[About this exercise] Among the lines of data below, reproduce only those from the one with "[config.mk]" through the one with "export CORE_UTILIZATION = 60", exactly as they stand, both ends included.

[Data for the task]
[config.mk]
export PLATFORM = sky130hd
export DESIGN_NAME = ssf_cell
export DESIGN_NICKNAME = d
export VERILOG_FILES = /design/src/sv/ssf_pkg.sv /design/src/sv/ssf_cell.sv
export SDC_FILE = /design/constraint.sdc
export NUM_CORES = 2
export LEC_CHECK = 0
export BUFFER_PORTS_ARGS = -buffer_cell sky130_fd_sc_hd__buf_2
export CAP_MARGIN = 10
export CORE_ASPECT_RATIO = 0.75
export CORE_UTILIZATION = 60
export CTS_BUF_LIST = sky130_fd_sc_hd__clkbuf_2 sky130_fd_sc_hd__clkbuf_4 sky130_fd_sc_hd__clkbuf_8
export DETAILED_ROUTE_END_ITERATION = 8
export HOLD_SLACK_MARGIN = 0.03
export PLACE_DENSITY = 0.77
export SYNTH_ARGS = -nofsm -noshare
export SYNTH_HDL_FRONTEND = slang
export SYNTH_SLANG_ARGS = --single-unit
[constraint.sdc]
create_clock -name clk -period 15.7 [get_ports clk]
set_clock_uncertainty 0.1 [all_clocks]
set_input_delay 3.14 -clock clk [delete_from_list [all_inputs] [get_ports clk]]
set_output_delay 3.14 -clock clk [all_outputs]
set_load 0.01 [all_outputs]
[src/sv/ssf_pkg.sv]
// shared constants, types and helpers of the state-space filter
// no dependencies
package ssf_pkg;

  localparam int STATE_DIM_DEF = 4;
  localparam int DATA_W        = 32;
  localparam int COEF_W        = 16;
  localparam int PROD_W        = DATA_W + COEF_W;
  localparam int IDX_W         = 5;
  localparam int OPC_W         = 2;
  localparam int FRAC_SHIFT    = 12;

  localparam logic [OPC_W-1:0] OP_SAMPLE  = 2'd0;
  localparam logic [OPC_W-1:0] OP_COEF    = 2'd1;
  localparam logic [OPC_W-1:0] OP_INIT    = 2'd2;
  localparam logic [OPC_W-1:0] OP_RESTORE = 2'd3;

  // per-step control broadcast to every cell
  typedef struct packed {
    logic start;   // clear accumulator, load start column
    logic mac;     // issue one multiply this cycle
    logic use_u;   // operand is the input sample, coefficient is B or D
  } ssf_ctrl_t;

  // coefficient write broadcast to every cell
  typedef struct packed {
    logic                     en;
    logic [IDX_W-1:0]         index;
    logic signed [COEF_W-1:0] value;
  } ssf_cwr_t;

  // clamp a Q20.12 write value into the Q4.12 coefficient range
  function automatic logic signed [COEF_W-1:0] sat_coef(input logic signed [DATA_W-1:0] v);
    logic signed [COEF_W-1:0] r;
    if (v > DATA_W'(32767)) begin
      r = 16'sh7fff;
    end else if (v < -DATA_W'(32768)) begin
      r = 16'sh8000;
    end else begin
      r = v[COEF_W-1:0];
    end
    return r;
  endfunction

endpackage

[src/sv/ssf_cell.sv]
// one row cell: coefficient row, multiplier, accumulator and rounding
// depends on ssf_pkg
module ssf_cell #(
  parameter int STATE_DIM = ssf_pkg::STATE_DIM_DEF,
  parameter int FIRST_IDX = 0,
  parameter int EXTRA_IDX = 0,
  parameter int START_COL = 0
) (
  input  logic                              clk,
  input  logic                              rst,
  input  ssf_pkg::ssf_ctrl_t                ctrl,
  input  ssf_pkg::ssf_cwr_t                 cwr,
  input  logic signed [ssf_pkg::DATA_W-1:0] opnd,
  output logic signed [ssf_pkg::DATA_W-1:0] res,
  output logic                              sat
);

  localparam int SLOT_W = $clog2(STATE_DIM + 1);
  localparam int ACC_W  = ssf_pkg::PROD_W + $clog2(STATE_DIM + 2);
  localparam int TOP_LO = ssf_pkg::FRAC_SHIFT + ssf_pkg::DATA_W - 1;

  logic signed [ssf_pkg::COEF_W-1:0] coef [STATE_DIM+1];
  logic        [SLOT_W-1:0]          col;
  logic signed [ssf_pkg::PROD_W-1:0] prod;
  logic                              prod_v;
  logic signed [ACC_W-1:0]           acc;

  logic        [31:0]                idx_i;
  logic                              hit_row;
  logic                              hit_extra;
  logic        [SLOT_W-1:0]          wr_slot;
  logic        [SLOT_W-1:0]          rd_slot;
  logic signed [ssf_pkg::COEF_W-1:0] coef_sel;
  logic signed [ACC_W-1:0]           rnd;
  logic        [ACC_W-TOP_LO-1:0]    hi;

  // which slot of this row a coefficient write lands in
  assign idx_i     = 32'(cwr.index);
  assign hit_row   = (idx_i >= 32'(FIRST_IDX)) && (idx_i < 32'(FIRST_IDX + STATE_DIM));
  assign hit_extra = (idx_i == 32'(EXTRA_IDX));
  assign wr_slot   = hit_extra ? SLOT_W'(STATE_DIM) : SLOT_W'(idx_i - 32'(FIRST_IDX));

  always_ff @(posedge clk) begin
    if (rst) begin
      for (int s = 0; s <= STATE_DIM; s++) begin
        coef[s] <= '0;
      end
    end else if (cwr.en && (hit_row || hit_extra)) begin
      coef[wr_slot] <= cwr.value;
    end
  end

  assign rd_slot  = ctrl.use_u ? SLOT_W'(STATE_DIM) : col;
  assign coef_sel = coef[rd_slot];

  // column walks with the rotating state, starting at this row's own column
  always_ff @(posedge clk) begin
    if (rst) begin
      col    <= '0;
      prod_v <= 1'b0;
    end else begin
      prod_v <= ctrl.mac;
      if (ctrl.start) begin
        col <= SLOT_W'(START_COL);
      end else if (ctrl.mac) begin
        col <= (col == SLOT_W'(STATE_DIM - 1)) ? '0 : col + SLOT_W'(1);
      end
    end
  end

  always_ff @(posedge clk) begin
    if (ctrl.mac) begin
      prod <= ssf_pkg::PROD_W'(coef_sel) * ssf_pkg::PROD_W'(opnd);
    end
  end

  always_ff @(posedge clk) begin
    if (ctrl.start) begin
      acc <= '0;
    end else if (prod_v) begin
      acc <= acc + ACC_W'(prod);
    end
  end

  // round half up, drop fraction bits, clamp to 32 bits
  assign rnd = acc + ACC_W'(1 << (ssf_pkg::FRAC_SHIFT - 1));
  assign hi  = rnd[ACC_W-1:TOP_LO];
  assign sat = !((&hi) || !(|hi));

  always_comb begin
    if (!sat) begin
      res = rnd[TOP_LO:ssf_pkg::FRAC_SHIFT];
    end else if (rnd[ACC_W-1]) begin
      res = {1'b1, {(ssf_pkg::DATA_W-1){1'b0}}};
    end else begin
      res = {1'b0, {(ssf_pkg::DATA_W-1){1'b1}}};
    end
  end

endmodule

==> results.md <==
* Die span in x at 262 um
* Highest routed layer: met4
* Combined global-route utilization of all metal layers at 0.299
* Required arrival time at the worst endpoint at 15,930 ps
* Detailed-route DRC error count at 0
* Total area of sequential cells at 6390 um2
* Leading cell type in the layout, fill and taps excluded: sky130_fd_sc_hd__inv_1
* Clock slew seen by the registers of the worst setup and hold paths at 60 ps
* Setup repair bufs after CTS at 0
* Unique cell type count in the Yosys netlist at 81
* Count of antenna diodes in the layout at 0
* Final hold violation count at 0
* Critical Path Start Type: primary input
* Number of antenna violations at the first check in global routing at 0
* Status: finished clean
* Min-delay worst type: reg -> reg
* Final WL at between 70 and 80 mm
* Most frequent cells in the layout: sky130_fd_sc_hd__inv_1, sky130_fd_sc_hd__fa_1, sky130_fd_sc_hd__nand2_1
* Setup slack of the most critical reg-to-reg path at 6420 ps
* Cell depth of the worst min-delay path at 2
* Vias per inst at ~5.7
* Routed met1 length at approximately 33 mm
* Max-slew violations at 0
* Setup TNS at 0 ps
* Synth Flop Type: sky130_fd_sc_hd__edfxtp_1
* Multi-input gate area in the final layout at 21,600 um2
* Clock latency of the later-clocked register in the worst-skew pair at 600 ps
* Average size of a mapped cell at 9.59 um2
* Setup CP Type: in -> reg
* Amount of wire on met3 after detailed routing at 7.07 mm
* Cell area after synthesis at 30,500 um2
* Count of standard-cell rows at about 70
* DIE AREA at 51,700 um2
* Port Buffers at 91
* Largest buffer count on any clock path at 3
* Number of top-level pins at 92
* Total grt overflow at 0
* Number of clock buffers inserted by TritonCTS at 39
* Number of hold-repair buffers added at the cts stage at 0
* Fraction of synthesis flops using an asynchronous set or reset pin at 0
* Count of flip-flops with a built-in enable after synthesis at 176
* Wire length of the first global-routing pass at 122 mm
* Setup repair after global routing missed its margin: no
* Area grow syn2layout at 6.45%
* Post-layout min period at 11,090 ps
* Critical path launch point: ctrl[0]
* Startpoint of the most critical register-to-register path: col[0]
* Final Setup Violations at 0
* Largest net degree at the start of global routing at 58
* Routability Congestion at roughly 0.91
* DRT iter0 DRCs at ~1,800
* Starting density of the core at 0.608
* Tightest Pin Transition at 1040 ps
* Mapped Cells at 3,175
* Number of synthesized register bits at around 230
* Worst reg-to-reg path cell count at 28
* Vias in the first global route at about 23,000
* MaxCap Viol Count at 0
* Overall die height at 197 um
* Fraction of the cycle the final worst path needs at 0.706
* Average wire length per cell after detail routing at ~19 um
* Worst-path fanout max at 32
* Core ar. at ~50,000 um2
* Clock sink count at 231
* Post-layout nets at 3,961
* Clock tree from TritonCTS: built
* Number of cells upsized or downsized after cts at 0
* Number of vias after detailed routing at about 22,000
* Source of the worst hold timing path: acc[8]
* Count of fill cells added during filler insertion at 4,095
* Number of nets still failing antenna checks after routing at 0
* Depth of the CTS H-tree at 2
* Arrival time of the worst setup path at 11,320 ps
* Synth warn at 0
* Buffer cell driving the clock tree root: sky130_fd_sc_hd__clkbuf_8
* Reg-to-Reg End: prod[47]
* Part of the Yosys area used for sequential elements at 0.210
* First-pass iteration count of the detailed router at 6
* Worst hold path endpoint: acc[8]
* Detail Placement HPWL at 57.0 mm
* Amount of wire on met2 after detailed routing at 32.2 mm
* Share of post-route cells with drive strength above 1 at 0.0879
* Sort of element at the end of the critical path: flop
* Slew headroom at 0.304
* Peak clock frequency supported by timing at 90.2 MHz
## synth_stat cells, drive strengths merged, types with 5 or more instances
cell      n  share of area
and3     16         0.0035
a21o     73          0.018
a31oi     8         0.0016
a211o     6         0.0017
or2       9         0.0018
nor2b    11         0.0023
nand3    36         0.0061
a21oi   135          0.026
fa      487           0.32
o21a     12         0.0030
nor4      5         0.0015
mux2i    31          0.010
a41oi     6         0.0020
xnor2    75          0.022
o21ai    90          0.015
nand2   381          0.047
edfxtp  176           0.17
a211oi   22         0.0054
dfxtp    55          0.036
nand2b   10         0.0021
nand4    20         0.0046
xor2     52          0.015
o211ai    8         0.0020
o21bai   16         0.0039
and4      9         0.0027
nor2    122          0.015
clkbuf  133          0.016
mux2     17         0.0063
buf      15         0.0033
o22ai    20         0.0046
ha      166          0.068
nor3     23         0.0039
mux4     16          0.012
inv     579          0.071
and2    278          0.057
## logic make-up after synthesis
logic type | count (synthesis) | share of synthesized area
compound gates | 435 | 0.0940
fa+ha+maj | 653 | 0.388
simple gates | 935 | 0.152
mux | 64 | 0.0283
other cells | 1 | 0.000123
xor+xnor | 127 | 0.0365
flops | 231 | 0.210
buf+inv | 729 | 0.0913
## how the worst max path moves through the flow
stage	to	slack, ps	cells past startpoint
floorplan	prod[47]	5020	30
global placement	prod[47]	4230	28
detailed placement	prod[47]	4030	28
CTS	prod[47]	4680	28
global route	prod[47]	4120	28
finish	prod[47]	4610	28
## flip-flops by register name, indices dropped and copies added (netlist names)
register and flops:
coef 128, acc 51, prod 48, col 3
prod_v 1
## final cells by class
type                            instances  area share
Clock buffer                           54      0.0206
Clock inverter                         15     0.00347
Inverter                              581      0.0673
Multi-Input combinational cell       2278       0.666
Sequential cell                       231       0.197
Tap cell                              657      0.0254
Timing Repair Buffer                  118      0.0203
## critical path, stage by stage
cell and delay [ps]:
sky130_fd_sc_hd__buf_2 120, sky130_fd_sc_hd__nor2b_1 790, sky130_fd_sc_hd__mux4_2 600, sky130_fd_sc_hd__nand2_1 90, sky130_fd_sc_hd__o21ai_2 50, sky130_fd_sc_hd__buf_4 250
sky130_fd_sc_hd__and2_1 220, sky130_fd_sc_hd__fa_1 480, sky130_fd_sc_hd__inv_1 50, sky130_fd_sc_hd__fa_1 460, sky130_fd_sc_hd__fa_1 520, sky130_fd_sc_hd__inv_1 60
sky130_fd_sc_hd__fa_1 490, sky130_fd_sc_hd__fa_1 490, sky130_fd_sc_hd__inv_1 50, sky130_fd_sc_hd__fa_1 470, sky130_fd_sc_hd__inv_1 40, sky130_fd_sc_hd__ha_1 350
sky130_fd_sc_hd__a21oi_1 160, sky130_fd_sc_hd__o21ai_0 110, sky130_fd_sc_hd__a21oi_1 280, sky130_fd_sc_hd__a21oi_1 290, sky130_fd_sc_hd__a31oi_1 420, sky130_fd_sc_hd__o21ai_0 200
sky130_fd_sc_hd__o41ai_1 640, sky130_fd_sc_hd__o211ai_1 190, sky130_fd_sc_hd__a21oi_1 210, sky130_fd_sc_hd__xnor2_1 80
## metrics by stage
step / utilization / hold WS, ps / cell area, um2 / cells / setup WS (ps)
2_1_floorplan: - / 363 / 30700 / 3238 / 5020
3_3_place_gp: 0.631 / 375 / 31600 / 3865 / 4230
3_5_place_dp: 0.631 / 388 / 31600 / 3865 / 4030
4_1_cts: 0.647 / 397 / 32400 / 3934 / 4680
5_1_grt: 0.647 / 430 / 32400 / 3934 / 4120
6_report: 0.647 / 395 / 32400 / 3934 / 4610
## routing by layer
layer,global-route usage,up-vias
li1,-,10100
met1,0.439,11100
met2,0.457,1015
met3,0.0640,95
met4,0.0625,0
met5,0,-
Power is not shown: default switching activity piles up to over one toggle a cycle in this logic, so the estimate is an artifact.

---

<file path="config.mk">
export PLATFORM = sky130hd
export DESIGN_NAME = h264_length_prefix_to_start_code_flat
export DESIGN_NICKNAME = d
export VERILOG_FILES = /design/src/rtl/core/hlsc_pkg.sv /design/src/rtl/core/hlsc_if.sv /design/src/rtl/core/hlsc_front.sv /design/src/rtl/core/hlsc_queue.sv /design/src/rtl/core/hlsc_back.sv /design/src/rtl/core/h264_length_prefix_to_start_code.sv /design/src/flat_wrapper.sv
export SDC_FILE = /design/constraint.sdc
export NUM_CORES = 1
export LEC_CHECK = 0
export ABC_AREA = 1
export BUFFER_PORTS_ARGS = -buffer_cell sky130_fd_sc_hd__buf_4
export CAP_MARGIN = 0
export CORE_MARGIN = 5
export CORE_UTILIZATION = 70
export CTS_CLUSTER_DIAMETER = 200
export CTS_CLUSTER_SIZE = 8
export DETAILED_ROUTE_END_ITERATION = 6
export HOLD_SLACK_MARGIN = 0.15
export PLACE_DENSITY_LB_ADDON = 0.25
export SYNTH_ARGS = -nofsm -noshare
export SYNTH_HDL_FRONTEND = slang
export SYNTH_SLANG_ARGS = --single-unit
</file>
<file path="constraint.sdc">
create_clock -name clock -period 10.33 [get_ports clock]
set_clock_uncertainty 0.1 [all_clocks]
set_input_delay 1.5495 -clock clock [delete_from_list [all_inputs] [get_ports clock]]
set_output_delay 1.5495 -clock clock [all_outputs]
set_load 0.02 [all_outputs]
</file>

[Written solution]
[config.mk]
export PLATFORM = sky130hd
export DESIGN_NAME = ssf_cell
export DESIGN_NICKNAME = d
export VERILOG_FILES = /design/src/sv/ssf_pkg.sv /design/src/sv/ssf_cell.sv
export SDC_FILE = /design/constraint.sdc
export NUM_CORES = 2
export LEC_CHECK = 0
export BUFFER_PORTS_ARGS = -buffer_cell sky130_fd_sc_hd__buf_2
export CAP_MARGIN = 10
export CORE_ASPECT_RATIO = 0.75
export CORE_UTILIZATION = 60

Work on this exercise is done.